The practical guide: use 118° for non-ferrous metals and general mild steel work. Use 135° for stainless steel, hardened steel, cast iron, and any material that causes lip chipping on a standard grind. Split-point geometry (discussed below) modifies the chisel edge behavior independently of the included angle.

Lip Relief Angle

The lip relief angle (also called the clearance angle or relief angle) is the angle ground into the face behind each cutting lip. Its purpose is to ensure that only the cutting edge contacts the material — not the entire face of the land behind it.

If the lip relief angle is zero, the drill body rubs on the bottom of the hole with every revolution. This generates enormous friction heat, work-hardens the material directly under the drill, and stalls the drill completely in many materials. The cutting edge itself barely participates — the rubbing surface behind it does all the work, and none of it is useful cutting.

A too-small lip relief angle (under 8° in most materials) causes excessive rubbing, heat, and premature wear. The drill feels "sticky" and requires high thrust force without making proportional progress.

A too-large lip relief angle (over 15° in hard materials) removes support from directly behind the cutting edge. The edge is now unsupported like an overly thin knife blade — it cuts aggressively until the first hard spot in the material, then chips or deflects. In soft materials, oversized relief is less problematic.

Standard practice: 10-12° lip relief for general-purpose drilling. Increase slightly (12-15°) for very soft, gummy materials that tend to stick. Decrease slightly (8-10°) for abrasive or hard materials where edge support matters more than free cutting.

Chisel Edge: Width and Geometry

The chisel edge is the short straight edge at the very tip of the drill, connecting the two cutting lips across the web. Unlike the lips, the chisel edge is not a cutting edge — it scrapes and extrudes material rather than cutting it. It is the inefficient part of the drill, responsible for roughly 40-60% of the total thrust force required to advance the drill, while removing very little material by comparison.

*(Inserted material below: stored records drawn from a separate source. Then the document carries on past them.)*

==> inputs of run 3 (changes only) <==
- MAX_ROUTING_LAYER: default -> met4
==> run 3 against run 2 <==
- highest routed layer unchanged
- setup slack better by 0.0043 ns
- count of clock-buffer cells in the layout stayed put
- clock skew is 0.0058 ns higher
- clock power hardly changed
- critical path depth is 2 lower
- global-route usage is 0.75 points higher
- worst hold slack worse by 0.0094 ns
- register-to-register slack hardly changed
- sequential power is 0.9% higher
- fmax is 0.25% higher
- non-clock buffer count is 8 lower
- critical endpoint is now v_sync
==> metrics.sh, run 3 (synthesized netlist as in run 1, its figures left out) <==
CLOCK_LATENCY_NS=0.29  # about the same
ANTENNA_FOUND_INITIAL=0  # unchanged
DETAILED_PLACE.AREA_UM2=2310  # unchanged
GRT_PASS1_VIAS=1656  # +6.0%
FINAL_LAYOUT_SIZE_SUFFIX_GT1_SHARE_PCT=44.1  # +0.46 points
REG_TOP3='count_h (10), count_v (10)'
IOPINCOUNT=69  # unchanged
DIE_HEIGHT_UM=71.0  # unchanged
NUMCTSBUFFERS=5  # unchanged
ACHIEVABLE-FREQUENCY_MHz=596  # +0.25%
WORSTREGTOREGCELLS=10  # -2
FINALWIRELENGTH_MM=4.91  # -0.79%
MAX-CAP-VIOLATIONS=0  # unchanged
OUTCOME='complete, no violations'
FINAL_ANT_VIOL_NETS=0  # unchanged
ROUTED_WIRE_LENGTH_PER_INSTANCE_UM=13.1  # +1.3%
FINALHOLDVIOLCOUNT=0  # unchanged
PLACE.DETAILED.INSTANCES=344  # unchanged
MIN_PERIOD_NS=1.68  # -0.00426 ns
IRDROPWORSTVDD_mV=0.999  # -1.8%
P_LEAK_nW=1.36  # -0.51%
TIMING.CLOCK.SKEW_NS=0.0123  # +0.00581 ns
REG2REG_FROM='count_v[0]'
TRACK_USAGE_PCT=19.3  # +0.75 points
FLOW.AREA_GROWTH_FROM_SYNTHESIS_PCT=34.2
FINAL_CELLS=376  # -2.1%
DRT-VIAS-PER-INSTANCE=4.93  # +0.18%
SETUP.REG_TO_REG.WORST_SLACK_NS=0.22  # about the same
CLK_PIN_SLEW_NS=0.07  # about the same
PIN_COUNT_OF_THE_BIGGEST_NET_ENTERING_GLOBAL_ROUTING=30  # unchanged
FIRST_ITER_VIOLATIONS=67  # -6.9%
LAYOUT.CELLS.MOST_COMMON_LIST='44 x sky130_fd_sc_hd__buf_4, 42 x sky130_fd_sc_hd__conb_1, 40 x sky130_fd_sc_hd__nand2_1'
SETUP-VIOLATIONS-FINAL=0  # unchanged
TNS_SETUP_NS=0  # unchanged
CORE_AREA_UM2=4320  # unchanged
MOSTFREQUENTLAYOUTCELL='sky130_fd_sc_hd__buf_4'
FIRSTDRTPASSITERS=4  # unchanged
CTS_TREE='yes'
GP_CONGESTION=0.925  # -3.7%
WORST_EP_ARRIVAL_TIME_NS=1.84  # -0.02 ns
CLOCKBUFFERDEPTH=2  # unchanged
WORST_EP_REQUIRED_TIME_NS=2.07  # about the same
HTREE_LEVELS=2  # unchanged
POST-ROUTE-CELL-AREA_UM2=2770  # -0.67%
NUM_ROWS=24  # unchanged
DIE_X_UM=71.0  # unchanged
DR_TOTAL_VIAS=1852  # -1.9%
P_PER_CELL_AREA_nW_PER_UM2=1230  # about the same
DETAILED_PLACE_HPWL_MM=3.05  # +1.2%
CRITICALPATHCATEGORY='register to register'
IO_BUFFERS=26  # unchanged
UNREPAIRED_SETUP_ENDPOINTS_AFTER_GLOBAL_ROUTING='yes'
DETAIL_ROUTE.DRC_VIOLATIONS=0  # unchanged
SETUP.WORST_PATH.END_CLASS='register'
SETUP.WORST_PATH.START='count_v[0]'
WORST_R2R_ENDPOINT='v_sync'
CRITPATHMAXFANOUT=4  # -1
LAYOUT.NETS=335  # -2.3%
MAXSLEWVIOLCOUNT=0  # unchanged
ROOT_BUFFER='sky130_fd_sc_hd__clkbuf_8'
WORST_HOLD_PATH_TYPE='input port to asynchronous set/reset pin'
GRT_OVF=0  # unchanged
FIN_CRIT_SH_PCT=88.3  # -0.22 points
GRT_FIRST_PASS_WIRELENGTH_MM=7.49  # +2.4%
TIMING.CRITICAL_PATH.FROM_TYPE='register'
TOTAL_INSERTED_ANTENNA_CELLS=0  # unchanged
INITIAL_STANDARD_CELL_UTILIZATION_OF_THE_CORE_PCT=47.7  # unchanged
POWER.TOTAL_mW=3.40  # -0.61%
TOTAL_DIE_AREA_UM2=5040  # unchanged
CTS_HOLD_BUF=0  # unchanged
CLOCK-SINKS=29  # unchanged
**config.mk**
```make
export PLATFORM = sky130hd
export DESIGN_NAME = w_ptr_full_ctrl
export DESIGN_NICKNAME = d
export VERILOG_FILES = /design/src/rtl/w_ptr_full_ctrl_pkg.sv /design/src/rtl/binary_to_gray.sv /design/src/rtl/d_ff_async.sv /design/src/rtl/two_ff_synchronizer.sv /design/src/rtl/w_ptr_full_ctrl_gray_to_binary.sv /design/src/rtl/w_ptr_full_ctrl.sv
export SDC_FILE = /design/constraint.sdc
export NUM_CORES = 1
export LEC_CHECK = 0
export ABC_CLOCK_PERIOD_IN_PS = 8450
export CORE_MARGIN = 1
export CORE_UTILIZATION = 45
export CTS_BUF_LIST = sky130_fd_sc_hd__clkbuf_4 sky130_fd_sc_hd__clkbuf_8
export DETAILED_ROUTE_END_ITERATION = 16
export GPL_TIMING_DRIVEN = 0
export PLACE_DENSITY = 0.71
export SLEW_MARGIN = 20
export SYNTH_ARGS = -nofsm -noshare
export SYNTH_HDL_FRONTEND = slang
export SYNTH_HIERARCHICAL = 1
export SYNTH_SLANG_ARGS = --single-unit
export TNS_END_PERCENT = 30
```
**constraint.sdc**
```tcl
create_clock -name w_clk -period 8.45 [get_ports w_clk]
set_input_delay 0.845 -clock w_clk [delete_from_list [all_inputs] [get_ports w_clk]]
set_output_delay 0.845 -clock w_clk [all_outputs]
set_load 0.05 [all_outputs]
```
**src/rtl/nn_filter_pkg.sv**
```systemverilog
`default_nettype none
// ---------------------------------------------------------------------------
// nn_filter_pkg : shared constants and encodings for the filter RAM controller
// Rev 1.0
// ---------------------------------------------------------------------------
package nn_filter_pkg;

  localparam int DEPTH  = 576;
  localparam int TAPS   = 9;
  localparam int FIDX_W = 6;
  localparam int DATA_W = 16;
  // Wide enough to hold DEPTH itself so out-of-range loads are representable.
  localparam int ADDR_W = $clog2(DEPTH);
  localparam int TAP_W  = 4;

  typedef enum logic {
    ST_IDLE  = 1'b0,
    ST_FETCH = 1'b1
  } state_e;

  typedef enum logic {
    GRANT_LOAD  = 1'b0,
    GRANT_FETCH = 1'b1
  } grant_e;

  // Base word of a filter: f*9 built as (f<<3)+f to avoid a multiplier.
  function automatic logic [ADDR_W-1:0] filter_base(input logic [FIDX_W-1:0] f);
    logic [ADDR_W-1:0] fw;
    fw = {{(ADDR_W-FIDX_W){1'b0}}, f};
    return (fw << 3) + fw;
  endfunction

endpackage
`default_nettype wire

```
**src/rtl/filter_ram_arb.sv**
```systemverilog
`default_nettype none
// ---------------------------------------------------------------------------
// filter_ram_arb : two-way round-robin between host loads and filter fetches
// Rev 1.0
// ---------------------------------------------------------------------------
module filter_ram_arb
  import nn_filter_pkg::*;
(
  input  logic clock,
  input  logic reset_n,
  input  logic grant_en,
  input  logic load_valid,
  input  logic fetch_req,
  output logic load_ready,
  output logic fetch_grant
);

  grant_e last_grant_q, last_grant_d;

  // Fetch yields only when a load is also waiting and fetch won last time.
  always_comb begin
    fetch_grant  = grant_en && fetch_req &&
                   (!load_valid || (last_grant_q == GRANT_LOAD));
    load_ready   = grant_en && !fetch_grant;
    last_grant_d = last_grant_q;
    if (fetch_grant) begin
      last_grant_d = GRANT_FETCH;
    end else if (load_valid && load_ready) begin
      last_grant_d = GRANT_LOAD;
    end
  end

  always_ff @(posedge clock or negedge reset_n) begin
    if (!reset_n) begin
      last_grant_q <= GRANT_LOAD;
    end else begin
      last_grant_q <= last_grant_d;
    end
  end

endmodule
`default_nettype wire

```
**src/rtl/filter_ram_ctrl.sv**
```systemverilog
`default_nettype none
// ---------------------------------------------------------------------------
// filter_ram_ctrl : shares the filter RAM port between coefficient loads and
// 9-tap filter fetch bursts. Rev 1.0
// ---------------------------------------------------------------------------
module filter_ram_ctrl
  import nn_filter_pkg::*;
(
  input  logic              clock,
  input  logic              reset_n,
  input  logic              load_valid,
  output logic              load_ready,
  input  logic [ADDR_W-1:0] load_addr,
  input  logic [DATA_W-1:0] load_data,
  output logic              load_err,
  input  logic              fetch_req,
  input  logic [FIDX_W-1:0] fetch_filter,
  output logic              fetch_ack,
  output logic              fetch_busy,
  output logic              tap_valid,
  output logic [DATA_W-1:0] tap_data,
  output logic [TAP_W-1:0]  tap_index,
  output logic              tap_last,
  output logic [ADDR_W-1:0] ram_address,
  output logic [DATA_W-1:0] ram_write_data,
  input  logic [DATA_W-1:0] ram_read_data,
  output logic              ram_enable,
  output logic              ram_write
);

  state_e            state_q, state_d;
  logic [TAP_W-1:0]  count_q, count_d;
  logic [ADDR_W-1:0] base_q, base_d;
  logic [DATA_W-1:0] wdata_q, wdata_d;
  logic [DATA_W-1:0] tap_data_q, tap_data_d;
  logic [TAP_W-1:0]  tap_index_q, tap_index_d;
  logic              tap_valid_q, tap_valid_d;
  logic              tap_last_q, tap_last_d;
  logic              load_err_q, load_err_d;

  logic grant_en;
  logic fetch_grant;
  logic load_accept;
  logic addr_ok;

  // Gating with reset_n keeps every strobe low while reset is asserted.
  assign grant_en    = (state_q == ST_IDLE) && reset_n;
  assign load_accept = load_valid && load_ready;
  assign addr_ok     = load_addr < ADDR_W'(DEPTH);

  filter_ram_arb u_arb (
    .clock       (clock),
    .reset_n     (reset_n),
    .grant_en    (grant_en),
    .load_valid  (load_valid),
    .fetch_req   (fetch_req),
    .load_ready  (load_ready),
    .fetch_grant (fetch_grant)
  );

  always_comb begin
    state_d        = state_q;
    count_d        = count_q;
    base_d         = base_q;
    wdata_d        = wdata_q;
    tap_data_d     = tap_data_q;
    tap_index_d    = tap_index_q;
    tap_valid_d    = 1'b0;
    tap_last_d     = 1'b0;
    load_err_d     = 1'b0;
    ram_address    = '0;
    ram_write_data = wdata_q;
    ram_enable     = 1'b0;
    ram_write      = 1'b0;

    case (state_q)
      ST_IDLE: begin
        if (fetch_grant) begin
          base_d  = filter_base(fetch_filter);
          count_d = '0;
          state_d = ST_FETCH;
        end else if (load_accept) begin
          ram_address    = load_addr;
          ram_write_data = load_data;
          ram_enable     = 1'b1;
          ram_write      = addr_ok;
          wdata_d        = load_data;
          load_err_d     = !addr_ok;
        end
      end
      ST_FETCH: begin
        ram_address = base_q + ADDR_W'(count_q);
        ram_enable  = 1'b1;
        // Read data settles within the cycle, so capture it with its index.
        tap_valid_d = 1'b1;
        tap_data_d  = ram_read_data;
        tap_index_d = count_q;
        tap_last_d  = (count_q == TAP_W'(TAPS - 1));
        if (count_q == TAP_W'(TAPS - 1)) begin
          count_d = '0;
          state_d = ST_IDLE;
        end else begin
          count_d = count_q + 1'b1;
        end
      end
      default: state_d = ST_IDLE;
    endcase
  end

  always_ff @(posedge clock or negedge reset_n) begin
    if (!reset_n) begin
      state_q     <= ST_IDLE;
      count_q     <= '0;
      base_q      <= '0;
      wdata_q     <= '0;
      tap_data_q  <= '0;
      tap_index_q <= '0;
      tap_valid_q <= 1'b0;
      tap_last_q  <= 1'b0;
      load_err_q  <= 1'b0;
    end else begin
      state_q     <= state_d;
      count_q     <= count_d;
      base_q      <= base_d;
      wdata_q     <= wdata_d;
      tap_data_q  <= tap_data_d;
      tap_index_q <= tap_index_d;
      tap_valid_q <= tap_valid_d;
      tap_last_q  <= tap_last_d;
      load_err_q  <= load_err_d;
    end
  end

  assign fetch_ack  = fetch_grant;
  assign fetch_busy = (state_q == ST_FETCH) || tap_valid_q;
  assign tap_valid  = tap_valid_q;
  assign tap_data   = tap_data_q;
  assign tap_index  = tap_index_q;
  assign tap_last   = tap_last_q;
  assign load_err   = load_err_q;

endmodule
`default_nettype wire

```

The chisel edge width is determined by the web thickness. A thicker web produces a wider chisel edge and requires significantly more thrust force to penetrate. Thick-web drills (common in cobalt and high-performance grades) are more rigid and resistant to breakage but need either a pilot hole or web thinning to perform acceptably in hand-drill or low-thrust applications.

Web thinning is the operation of grinding a secondary relief behind the chisel edge to reduce its width and convert more of its scraping action into actual cutting. A properly thinned web can reduce required thrust force by 30-40% and dramatically improve drill entry behavior, particularly in difficult materials.

Split point geometry takes this further — instead of a straight chisel edge, the web is ground to produce two additional cutting edges at the center. A split-point drill essentially self-pilots and requires minimal spotting. It also centers itself accurately without a center drill or spotting drill, which is a significant productivity advantage in production environments.

Symmetry: The Overlooked Variable

All three geometric parameters matter only if they are symmetrical between the two cutting lips. An asymmetric grind — where one lip is at a different angle or length than the other — causes the drill to cut a larger hole than its nominal diameter, deflect laterally, generate vibration, and wear unevenly. The oversize hole is often attributed to the wrong cause (runout, bad drill) when the actual problem is an asymmetric regrind.

When evaluating a resharpened drill, check that the lip lengths are equal and that the lip angles are symmetric. On a drill point comparator or under magnification, unequal lips are immediately obvious. In production, a simple check is to drill a test hole in aluminum and measure the actual diameter — a well-ground drill in a proper holder should produce a hole within 0.002" of nominal.

The reason professional resharpening on dedicated geometry-controlled equipment (like a WinsloMatic) consistently outperforms hand grinding is precisely this: achieving accurate, symmetric geometry on both lips simultaneously is extremely difficult by hand, and even small asymmetries have large effects on hole size and drill life.